::: DATA RECORDS

Source: an optimization exercise on an open RTL-to-GDS flow (aim: small area and a short achievable clock period). Production flows keep margins and buffers that such runs may drop. Function was checked by simulation only, so behaviour that the tests miss may differ from the original. No activity file was given, so power comes from the tool's default toggle rates.

==> flow/design.v <==
`timescale 1ns/1ps
module regfile(input             clk,
               input             we,
               input      [4:0]  ra1, ra2, wa,
               input      [31:0] wd,
               input             f1, f2,
               input      [31:0] fd,
               output     [31:0] rd1n, rd2n,
               output     [31:0] r31);
  reg  [31:0] R [1:31];
  wire [31:1] s1, s2;
  genvar i, b;
  generate
    for (i = 1; i < 32; i = i + 1) begin : r
      always @(posedge clk)
        if (we & (wa == i)) R[i] <= wd;
      assign s1[i] = ~f1 & (ra1 == i);
      assign s2[i] = ~f2 & (ra2 == i);
    end
    for (b = 0; b < 32; b = b + 1) begin : c
      wire [31:1] col;
      for (i = 1; i < 32; i = i + 1) begin : g
        assign col[i] = R[i][b];
      end
      rdsel p1(.d(col), .s(s1), .f(f1), .fd(fd[b]), .yn(rd1n[b]));
      rdsel p2(.d(col), .s(s2), .f(f2), .fd(fd[b]), .yn(rd2n[b]));
    end
  endgenerate
  assign r31 = R[31];
endmodule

::::::

> [ACTIVITY] From the line containing "assign col[i] = R[i][b];" to the last line of the material, please quote every line exactly and only those.

> [EXERCISE OUTPUT]
        assign col[i] = R[i][b];
      end
      rdsel p1(.d(col), .s(s1), .f(f1), .fd(fd[b]), .yn(rd1n[b]));
      rdsel p2(.d(col), .s(s2), .f(f2), .fd(fd[b]), .yn(rd2n[b]));
    end
  endgenerate
  assign r31 = R[31];
endmodule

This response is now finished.